Book Tag!
The rules of the game:
1. Find the nearest book to you.
2. Name the book and author.
3. Turn to page 123.
4. Go to the fifth sentence on the page.
5. Copy out the next 3 sentences and post to your blog.
6. Tag three other people.
*****
Okay ... here's the thing. I'm at my desk and the book closest to me is Stedman's Medical & Surgical Equipment Words. It's not a "novel" and there are no sentences in it. It is well over 1000 pages. The other nearest books are 14 more specialty word books and dictionaries, all extremely dry work-related stuff.
So, I give you:
cannula (three of them, following the above instructions)
Hasson stable access c.
Haverfield brain c.
Havlicek spiral c.
Whaddya know? I've never used any of those words at work.
Ahem. Let's be a little less boring, shall we?
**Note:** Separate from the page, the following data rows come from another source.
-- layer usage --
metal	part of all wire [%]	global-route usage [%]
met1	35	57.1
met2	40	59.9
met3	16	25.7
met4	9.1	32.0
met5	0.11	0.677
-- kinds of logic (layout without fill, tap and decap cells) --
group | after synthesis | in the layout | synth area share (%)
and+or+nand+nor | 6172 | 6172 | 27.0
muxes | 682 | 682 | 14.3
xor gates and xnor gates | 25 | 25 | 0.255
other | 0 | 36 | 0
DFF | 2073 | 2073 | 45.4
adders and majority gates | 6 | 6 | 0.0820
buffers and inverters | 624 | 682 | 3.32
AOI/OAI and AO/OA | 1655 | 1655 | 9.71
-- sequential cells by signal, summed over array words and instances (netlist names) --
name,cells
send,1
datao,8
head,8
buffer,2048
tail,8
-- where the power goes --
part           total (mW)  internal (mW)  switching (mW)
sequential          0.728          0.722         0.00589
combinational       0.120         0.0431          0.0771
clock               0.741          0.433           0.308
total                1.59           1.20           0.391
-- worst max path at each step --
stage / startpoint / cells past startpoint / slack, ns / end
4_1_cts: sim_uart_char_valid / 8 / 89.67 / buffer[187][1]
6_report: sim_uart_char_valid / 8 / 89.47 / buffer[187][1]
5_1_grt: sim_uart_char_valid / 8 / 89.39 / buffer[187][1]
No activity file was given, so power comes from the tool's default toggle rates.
module button_debouncer(
    input  logic  clk,
    input  logic  button,
    output logic  btn_dbnc
);
    logic [19:0] buffer = 0;
    always_ff @ (posedge clk) begin
        if (button) begin
            if (buffer == 20'hFFFFF)
                btn_dbnc <= 1'b1;
            else
                buffer += 20'h1;
        end
        else begin
            if (buffer == 20'h00000)
                btn_dbnc <= 1'b0;
            else
                buffer -= 20'h1;
        end
    end
endmodule
module hex_to_shape(
    input  logic [ 3:0] hex,
    output logic [ 7:0] shape
);
    always_comb begin
        case (hex)
            4'h0: shape <= 8'b11000000;
            4'h1: shape <= 8'b11111001;
            4'h2: shape <= 8'b10100100;
            4'h3: shape <= 8'b10110000;
            4'h4: shape <= 8'b10011001;
            4'h5: shape <= 8'b10010010;
            4'h6: shape <= 8'b10000010;
            4'h7: shape <= 8'b11111000;
            4'h8: shape <= 8'b10000000;
            4'h9: shape <= 8'b10010000;
            4'ha: shape <= 8'b10001000;
            4'hb: shape <= 8'b10000011;
            4'hc: shape <= 8'b10100111;
            4'hd: shape <= 8'b10100001;
            4'he: shape <= 8'b10000110;
            4'hf: shape <= 8'b10001110;
        endcase
    end
endmodule
module segnum_manager(
    input  logic        clk,
    input  logic        aresetn,
    input  logic [63:0] shape, 
    output logic [ 7:0] num_csn,
    output logic [ 7:0] num_an
);
    logic [7:0] state;
    assign num_an = state;
    always_ff @ (posedge clk) begin
        if (aresetn) begin
            case (state)
                8'b11111110: begin num_csn <= shape[15: 8]; state <= 8'b11111101; end  
                8'b11111101: begin num_csn <= shape[23:16]; state <= 8'b11111011; end
                8'b11111011: begin num_csn <= shape[31:24]; state <= 8'b11110111; end
                8'b11110111: begin num_csn <= shape[39:32]; state <= 8'b11101111; end
                8'b11101111: begin num_csn <= shape[47:40]; state <= 8'b11011111; end  
                8'b11011111: begin num_csn <= shape[55:48]; state <= 8'b10111111; end
                8'b10111111: begin num_csn <= shape[63:56]; state <= 8'b01111111; end
                8'b01111111: begin num_csn <= shape[ 7: 0]; state <= 8'b11111110; end
                default:     begin num_csn <= shape[ 7: 0]; state <= 8'b11111110; end
            endcase
        end else begin
            num_csn <= 8'b11000000;
            state <= 8'b00000000;
        end
    end
endmodule
module counter(
    input  logic clk,
    input  logic aresetn,
    output logic [31:0] clkn
);
    always_ff @ (posedge clk) begin
        if (aresetn)
            clkn <= clkn + 1;
        else
            clkn <= 0;
    end
endmodule
module SIPO #(
    parameter DATA_BITS = 8,
    parameter PARITY_EN = 1,
    parameter STOP_BITS = 1
)(
    input  wire                     reset_n,      
    input  wire                     data_tx,      
    input  wire                     baud_clk,     
    output reg                      active_flag,  
    output reg                      recieved_flag,
    output reg [FRAME_W-1:0]        data_parll
);
    localparam FRAME_W = 1 + DATA_BITS + PARITY_EN + STOP_BITS;
    localparam IDLE  = 2'b00,
               START = 2'b01,
               DATA  = 2'b10,
               STOP  = 2'b11;
    reg [1:0]  state;
    reg [$clog2(FRAME_W):0] bit_cnt;
    reg [FRAME_W-1:0] shift_reg;
    always @(posedge baud_clk or negedge reset_n) begin
        if (!reset_n) begin
            state         <= IDLE;
            bit_cnt       <= 0;
            shift_reg     <= {FRAME_W{1'b1}};
            data_parll    <= {FRAME_W{1'b1}};
            recieved_flag <= 1'b0;
            active_flag   <= 1'b0;
        end
        else begin
            recieved_flag <= 1'b0;
            case (state)
                IDLE: begin
                    active_flag <= 1'b0;
                    bit_cnt     <= 0;
                    if (data_tx == 1'b0) begin    
                        state       <= START;
                        active_flag <= 1'b1;
                    end
                end
                START: begin
                    shift_reg[0] <= data_tx;      
                    state        <= DATA;
                    bit_cnt      <= 1;
                end
                DATA: begin
                    shift_reg[bit_cnt] <= data_tx;
                    bit_cnt <= bit_cnt + 1;
                    if (bit_cnt == FRAME_W-2) begin
                        state <= STOP;
                    end
                end
                STOP: begin
                    shift_reg[FRAME_W-1] <= data_tx;  
                    data_parll           <= shift_reg;
                    recieved_flag        <= 1'b1;
                    active_flag          <= 1'b0;
                    state                <= IDLE;
                end
            endcase
        end
    end
endmodule
File: flow/config.mk
export PLATFORM = sky130hd
export DESIGN_NAME = top
export DESIGN_NICKNAME = top
export VERILOG_FILES = /design/flow/design.v
export SDC_FILE = /design/flow/constraint.sdc
export NUM_CORES = 4
export LEC_CHECK = 1
export CORE_AREA = 10 10 95 95
export DIE_AREA = 0 0 105 105
File: flow/constraint.sdc
current_design top

set clk_period 4.5
set clk_io_pct 0.2

create_clock -name clk0 -period $clk_period [get_ports {clk_100mhz_p}]

set non_clock_inputs [all_inputs -no_clocks]
set_input_delay [expr $clk_period * $clk_io_pct] -clock clk0 $non_clock_inputs
set_output_delay [expr $clk_period * $clk_io_pct] -clock clk0 [all_outputs]
File: flow/design.v
module top(
    input  wire logic clk_100mhz_p,
    output      logic led1,
    output      logic led2
);
    logic [26:0] counter = 0;
    always_ff @(posedge clk_100mhz_p) begin
        counter <= counter + 1;
        led1    <= counter[26];
        led2    <= ~counter[26];
    end
endmodule
File: flow/run.sh
#!/bin/bash
# OpenROAD 26Q1-2900-gdf79404cd8, Yosys 0.63+post, stock flow scripts
make -C /OpenROAD-flow-scripts/flow DESIGN_CONFIG=/design/flow/config.mk WORK_HOME=/design/flow/orfs finish
==> job_summary.md <==
## PnR job results

| Metric | Value |
|---|---|
| Critical path launch point | led1$_DFF_P_ |
| Slew HR | 60.1% |
| CTS tree | built |
| LEAKAGE | 0.442 nW |
| Clock power frac | 44.5% |
| Routability cong. | 0.751 |
| CTS Buf Count | 5 |
| Post-CTS setup buffer count | 0 |
| Switching Fraction | 18.4% |
| HP Start | counter[26]$_DFF_P_ |
| CTS Hold Bufs | 0 |
| Clock Skew | 3.15 ps |
| Synth Area per Inst | 10.4 um2 |
| Number of global-route vias before repair | 661 |
| CP required | 3600 ps |
| Ys flops | 29 |
| Max Cap Viol | 0 |
| CP Class | register to primary output |
| Share of layout cells above drive strength 1 | 8.93% |
| Gr ovfl total | 0 |
| HPWL reported at the end of detailed placement | 1160 um |
| DP Cell Count | 201 |
| # port buffers | 2 |
| Final core occ | 18.8% |
| Slew @ Worst Pin | 592 ps |
| Clk latency late pin | 270 ps |
| Yosys Instances | 103 |
| Main flop type | dfxtp_1 |
| Fin Setup TNS | 0 ps |
| WL/cell | 7.75 um |
| Syn Inst Count | 103 |
| Clock-pin slew on the worst setup and hold paths | 50 ps |
| Crit start category | register |
| Core area | 6910 um2 |
| Reg-to-reg startpoint | counter[0]$_DFF_P_ |
| Number of logged tool warnings | 25 |
| Seq/Total Area, Yosys | 54.0% |
| Final hold violations | 0 |
| Crit-path max cell delay | 460 ps |
| Top cells by area | dfxtp_1 54%, xnor2_1 11%, xor2_1 9.0% |
| Yosys Chip Area | 1070 um2 |
| Drt total wl | 1610 um |
| Place WS | 2770 ps |
| Hold WC Path Type | register to register |
| Post-CTS Resized | 0 |
| Design Power | 0.463 mW |
| Filler cell count in the final layout | 782 |
| Clock Sinks | 29 |
| Setup-failing EPs final | 0 |
| Crit-path leading delay family | buffers and inverters |
| Post-layout period usage | 43.0% |
| Worst-case clock buffer depth | 2 |
| WHS | 358 ps |
| Post-route insts no fill | 208 |
| Top-count cell post-synth | dfxtp_1 |
| Placed inst area | 1210 um2 |
| Critical-path top delay cell | clkdlybuf4s50_1 |
| Area grow syn2layout | 21.1% |
| Top-area cell share | 54.0% |
| Worst EP arrival | 1030 ps |
| First-pass GRT wire length | 2910 um |
| Cell Int Power | 0.378 mW |
| Vias per inst | 3.40 |
| Initial antenna violation count | 0 |
| Crit end category | primary output |
| Die Y-Extent | 105 um |
| Synthesized area | 1070 um2 |
| Sequential share of power | 55.5% |
| Max Slew Vio Count | 0 |
| Comb pwr share | 0% |
| Post-synth EDFFs | 0 |
| CP max FO | 1 |
| Antenna Violating Nets Remaining | 0 |
| Synth cell count leaders | 29 x dfxtp_1, 14 x xnor2_1, 11 x xor2_1 |
| Fin area | 1300 um2 |
| VDD IR max | 0.0881 mV |
| Pwr per Cell Area | 355 nW/um2 |
| Post-synth top area cell | dfxtp_1 |
| Die width | 105 um |
| Status | completed |
| Overall track demand over capacity in global routing | 3.05% |
| Minimum clock period | 1930 ps |
| CP Cell Sequence | clkdlybuf4s50_1 |
| H-Tree Depth | 2 |
| Netlist cell types | 17 |
| Via count | 707 |
| DRT iter0 DRCs | 34 |
| RSZ-0062 raised after global routing | false |
| Detailed-route DRC error count | 0 |
| Starting Density | 15.6% |
| Setup ws final | 2570 ps |
| Die area | 11000 um2 |
| Row Count | 30 |
| Syn. warnings | 1 |
| Fmax | 517 MHz |
| Worst path bufs/invs | 1 |
| Net Sw Power | 0.0849 mW |
| Largest net degree at the start of global routing | 9 |
| I/O pins | 3 |
| Root Driver | clkbuf_8 |
| TritonRoute pass-1 iters | 2 |
| Ys async rst share | 0% |
| Diodes inserted | 0 |
-- layout by cell type (no fill, tap or decap) --
master,synthesis,layout
clkbuf_8,0,6
nand3_2,1,1
xor2_1,11,11
nand2_2,1,1
nor4_1,3,3
nor3_1,6,6
dfxtp_1,29,29
nand3_1,10,10
nand4_1,10,10
nand2_1,6,6
xnor2_1,14,14
clkdlybuf4s50_1,0,2
ha_1,1,1
and3_1,1,1
or4_4,1,1
and4_1,1,1
clkbuf_1,0,1
nor2_1,5,5
inv_1,2,2
and4_2,1,1
-- layout make-up --
| cell class | count | area (um2) | area share [%] |
|---|---|---|---|
| Inverter | 2 | 7.51 | 0.577 |
| Multi-Input combinational cell | 72 | 487 | 37.4 |
| Clock buffer | 7 | 86.3 | 6.63 |
| Sequential cell | 29 | 581 | 44.6 |
| Tap cell | 96 | 120 | 9.23 |
| Timing Repair Buffer | 2 | 20.0 | 1.54 |
-- metal layers --
metal  vias up  track usage [%]  wire [um]
met4         0            0.588         31
li1        380                -          -
met3         6             1.74         97
met5         -                0          0
met1       313             4.12        844
met2         8             4.14        638
-- final timing paths --
kind	end	slack, ps	cells past startpoint
setup / recovery	led1	2570	1
hold / removal	led1$_DFF_P_	360	0
setup reg to reg	counter[22]$_DFF_P_	2780	5
hold reg to reg	led1$_DFF_P_	360	0
-- cell families (layout without fill, tap and decap cells) --
logic type / after synthesis / in the layout / synth area share, %
buffers and inverters: 2 / 11 / 0.699
XOR/XNOR: 25 / 25 / 20.4
AND/OR/NAND/NOR: 46 / 46 / 23.7
flip-flops: 29 / 29 / 54.0
adder cells (fa/ha/maj): 1 / 1 / 1.16
-- power by group through the flow --
| stage | logic (mW) | clock network, mW | registers, mW |
|---|---|---|---|
| final | 0.000000164 | 0.206 | 0.257 |
| after global routing | 0.000000164 | 0.228 | 0.257 |
| after CTS | 0.000000164 | 0.212 | 0.257 |
-- registers in the layout (all words and copies together), names as in the netlist --
name,count
counter,27
led2,1
led1,1
Power and IR drop assume default switching activity.
File: /design/flow/run.sh
#!/bin/bash
# OpenROAD 26Q1-2900-gdf79404cd8, Yosys 0.63+post, stock flow scripts
make -C /OpenROAD-flow-scripts/flow DESIGN_CONFIG=/design/flow/config.mk WORK_HOME=/design/flow/orfs finish
File: /design/flow/config.mk
export PLATFORM = sky130hd
export DESIGN_NAME = display_timings
export DESIGN_NICKNAME = display_timings
export VERILOG_FILES = /design/flow/design.v
export SDC_FILE = /design/flow/constraint.sdc
export NUM_CORES = 4
export LEC_CHECK = 1
export CORE_AREA = 10 10 114 114
export DIE_AREA = 0 0 124 124
File: /design/flow/constraint.sdc
current_design display_timings

set clk_period 2.9
set clk_io_pct 0.2

create_clock -name clk0 -period $clk_period [get_ports {i_pix_clk}]

set non_clock_inputs [all_inputs -no_clocks]
set_input_delay [expr $clk_period * $clk_io_pct] -clock clk0 $non_clock_inputs
set_output_delay [expr $clk_period * $clk_io_pct] -clock clk0 [all_outputs]
File: /design/flow/design.v
`timescale 1ns / 1ps
`default_nettype none
module display_timings #(
    H_RES=640,                       
    V_RES=480,                       
    H_FP=16,                         
    H_SYNC=96,                       
    H_BP=48,                         
    V_FP=10,                         
    V_SYNC=2,                        
    V_BP=33,                         
    H_POL=0,                         
    V_POL=0                          
    )
    (
    input  wire i_pix_clk,           
    input  wire i_rst,               
    output wire o_hs,                
    output wire o_vs,                
    output wire o_de,                
    output wire o_frame,             
    output reg signed [15:0] o_sx,   
    output reg signed [15:0] o_sy    
    );
    localparam signed H_STA  = 0 - H_FP - H_SYNC - H_BP;     
    localparam signed HS_STA = H_STA + H_FP;                 
    localparam signed HS_END = HS_STA + H_SYNC;              
    localparam signed HA_STA = 0;                            
    localparam signed HA_END = H_RES - 1;                    
    localparam signed V_STA  = 0 - V_FP - V_SYNC - V_BP;     
    localparam signed VS_STA = V_STA + V_FP;                 
    localparam signed VS_END = VS_STA + V_SYNC;              
    localparam signed VA_STA = 0;                            
    localparam signed VA_END = V_RES - 1;                    
    assign o_hs = H_POL ? (o_sx > HS_STA && o_sx <= HS_END)
        : ~(o_sx > HS_STA && o_sx <= HS_END);
    assign o_vs = V_POL ? (o_sy > VS_STA && o_sy <= VS_END)
        : ~(o_sy > VS_STA && o_sy <= VS_END);
    assign o_de = (o_sx >= 0 && o_sy >= 0);
    assign o_frame = (o_sy == V_STA && o_sx == H_STA);
    always @ (posedge i_pix_clk)
    begin
        if (i_rst)   
        begin
            o_sx <= H_STA;
            o_sy <= V_STA;
        end
        else
        begin
            if (o_sx == HA_END)   
            begin
                o_sx <= H_STA;
                if (o_sy == VA_END)   
                    o_sy <= V_STA;
                else
                    o_sy <= o_sy + 16'sh1;
            end
            else
                o_sx <= o_sx + 16'sh1;
        end
    end
endmodule
==> GITHUB_STEP_SUMMARY <==
## Synthesis and layout report

| Metric | Value |
|---|---|
| Die H | `124 um` |
| Worst setup margin | `0.0909 ns` |
| Fin util | `0.240` |
| Max Cap Viol | `0` |
| Worst path required time | `2.32 ns` |
| Root Driver | `clkbuf_8` |
| Std-Cell Rows | `37` |
| CTS sink cnt | `32` |
| Endpoint class of the critical path | `output pin` |
| PD cells | `416 nW/um^2` |
| Hold Path Class | `flop to flop` |
| GRT Total Usage | `0.0744` |
| Combinational share of power | `0.116` |
| Post-synthesis register bit count | `32` |
| FFs w/ async S/R, synth | `0` |
| Post-route ant nets | `0` |
| Largest net degree at the start of global routing | `14` |
| Chip width | `124 um` |
| Htree depth | `2` |
| Crit path DAT | `2.23 ns` |
| Setup TNS | `0 ns` |
| Critical Path Source | `o_sx[10]` |
| Hold Path Origin | `o_sy[13]` |
| DRC Markers | `0` |
| Peak supply drop | `0.241 mV` |
| # diodes | `0` |
| Cells after Synth | `224` |
| Nature of the critical path startpoint | `flop` |
| Vias in the first global route | `1722` |
| RSZ-0062 raised after global routing | `false` |
| Reg2Reg Depth | `5` |
| Synth Cell Area | `1870 sq um` |
| Syn Area/Cell | `8.33 sq um` |
| Clock transition at path regs | `0.07 ns` |
| Status | `finished, final reports clean` |
| Switching pwr | `259 uW` |
| Most used logic cell in the final layout | `clkdlybuf4s50_1` |
| Top Layout Cells | `37 x clkdlybuf4s50_1, 23 x dfxtp_1, 16 x nand3_1, 16 x nand2_1, 15 x nor2_1` |
| Crit Path Category | `flop to output pin` |
| Routed WL per cell | `14.7 um` |
| Hold path depth | `2` |
| Flip-flops with a built-in enable | `0` |
| Period minus WS final | `2.81 ns` |
| Sw frac | `0.249` |
| Yosys warnings | `1` |
| CTS tree | `built` |
| Num ports | `38` |
| Part of the power in the clock network | `0.414` |
| Setup violations, final | `0` |
| Via-per-instance ratio | `4.78` |
| Final Hold Viols | `0` |
| PortBufs | `37` |
| Crit Reg-Reg Startpoint | `o_sx[0]` |
| Log Warnings | `28` |
| Tcrit/Tclk final | `0.969` |
| Detailed-placement wirelength estimate | `4370 um` |
| Commonest flop | `dfxtp_1` |
| Routed wire length | `5850 um` |
| Largest fanout on the critical path | `6` |
| Dpl ws | `0.319 ns` |
| Netlist cell types | `53` |
| Number of buffers inserted by post-CTS setup repair | `0` |
| Tot Pwr | `1040 uW` |
| Fin. max-slew vios | `0` |
| Sequential Power Share | `0.469` |
| Fin Clk Skew | `0.00806 ns` |
| Worst-case clock buffer depth | `2` |
| RePlAce Congestion | `0.905` |
| Slew Limit Headroom | `0.536` |
| Initial core utilization | `0.179` |
| Initial drt markers | `144` |
| Layout cells sized above 1 | `0.122` |
| Die area | `15400 sq um` |
| Yosys Instances | `224` |
| Measured slew at the worst slew-check pin | `0.687 ns` |
| First-pass GRT wire length | `9180 um` |
| Via count | `1903` |
| Core area | `10400 sq um` |
| Pre-Repair DR Iteration Count | `5` |
| Cts bufs inserted | `5` |
| P&R area growth vs syn | `33.8%` |
| Grt ovf | `0` |
| Chip Area, Yosys | `1870 sq um` |
| Initial antenna violation count | `0` |
| Post-synth seq share | `0.343` |
| P_int | `781 uW` |
| Fmax | `356 MHz` |
| Clk ins delay skew pair | `0.29 ns` |
| Leak | `0.000956 uW` |
## worst max-delay path: stages (launching register included)
cell and delay (ns):
dfxtp_1 0.43, and4_2 0.31, nand4_1 0.14, or2_2 0.31, nor3_1 0.23, clkdlybuf4s50_1 0.53
## power groups by stage
stage | clock network [uW] | registers (uW) | logic, uW
4_1_cts | 440 | 486 | 123
5_1_grt | 468 | 491 | 134
6_report | 431 | 488 | 121
## synthesized netlist by cell type (2+ instances only)
cell type	n	area share
a21o_1	3	0.012
a21oi_1	6	0.016
a32oi_1	2	0.0094
a41o_1	2	0.011
a41oi_1	2	0.0094
and2_1	3	0.010
and3_1	10	0.034
and4_1	5	0.023
and4_2	2	0.011
buf_2	3	0.0080
buf_6	2	0.012
clkbuf_1	5	0.010
dfxtp_1	32	0.34
ha_1	5	0.034
inv_1	12	0.024
nand2_1	16	0.032
nand3_1	16	0.043
nand4_1	10	0.034
nor2_1	15	0.030
nor3_1	7	0.019
nor4_1	6	0.020
nor4b_1	2	0.0094
nor4bb_1	2	0.011
o21ai_0	11	0.029
o21bai_1	2	0.0080
o22ai_1	2	0.0067
o31ai_1	3	0.012
or3_1	3	0.010
or4_1	5	0.020
xnor2_1	2	0.0094
xor2_1	6	0.028
## final cells by class
class / instances / area [sq um]
clock buffers: 6 / 72.6
clock inverters: 2 / 35.0
fillers: 1120 / 7920
inverters: 12 / 45.0
multi-input cells: 169 / 1120
flip-flops and latches: 32 / 652
well taps: 136 / 170
repair buffers: 41 / 400
## kinds of logic after synthesis
logic type | share of synthesized area
AND-OR/OR-AND | 0.165
buffers and inverters | 0.0570
adder cells (fa/ha/maj) | 0.0335
multiplexers | 0.00536
AND/OR/NAND/NOR | 0.359
flip-flops | 0.343
XOR/XNOR | 0.0375
## worst paths after layout
check,end,slack [ns]
max reg2reg,o_sy[14],0.67
min reg2reg,o_sy[13],0.50
max,o_frame,0.09
min,o_sy[13],0.50
## flip-flops by register name, indices dropped and copies added (netlist names)
signal  count
o_sx       16
o_sy       16
## metrics by stage
stage / std cells / hold WS [ns] / cell area, sq um
6_report: 398 / 0.495 / 2500
2_1_floorplan: 224 / 0.437 / 1870
4_1_cts: 398 / 0.502 / 2480
5_1_grt: 398 / 0.524 / 2500
3_3_place_gp: 390 / 0.471 / 2380
3_5_place_dp: 390 / 0.484 / 2380
## metal layers
layer  vias up  GRT usage  routed length [um]
met4         0    0.00719                  35
li1        922          -                   -
met1       891      0.111                2570
met3         5     0.0243                 670
met2        85      0.106                2570
met5         -          0                   0
## timing repair
item,CTS,global route
hold buffers,0,0
endpoints found under the setup margin,0,2
resized,0,11
Power figures rest on the tool's default switching activity, not on a simulated workload.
I just finished reading Size 12 Is Not Fat by Meg Cabot. Yes, she wrote The Princess Diaries, but Disney's movies bear little resemblance to her books. Anyway. Sentences from page 123 (I'm not including the lyrics to an inane song as any of the sentences).
Maybe Patty's right, and the kids in the dorm--residence hall, I mean--are taking up the space in my heart where love for my own kids would be if, you know, I had any. Because I can't stop worrying about them.
Not that there can be that many more virgins left in the building--which I happen to be in a position to know. Ever since I swapped the Hershey's Kisses in the candy jar on my desk for individually wrapped Trojans, I've had kids stumbling down to my office at nine in the morning in their PJs--and if you don't think nine in the morning is early by college standards, you've never been in college--unapologetically plucking them from the jar.
(Fragments don't count, so I added another "sentence"). Tada!
I rather enjoyed the book, so if you don't mind some swearing, some murders, some sex, some colorful characters, and some discussions about condoms as above, you should get it from your local library and read it. Really. Man I love libraries -- FREE BOOKS!!!
Oh ... yeah ... tagging. No, I refuse to follow that rule, too. Tagging eventually fizzles out. But *if* you want to do this fun little project, do it! It's good free fun!!!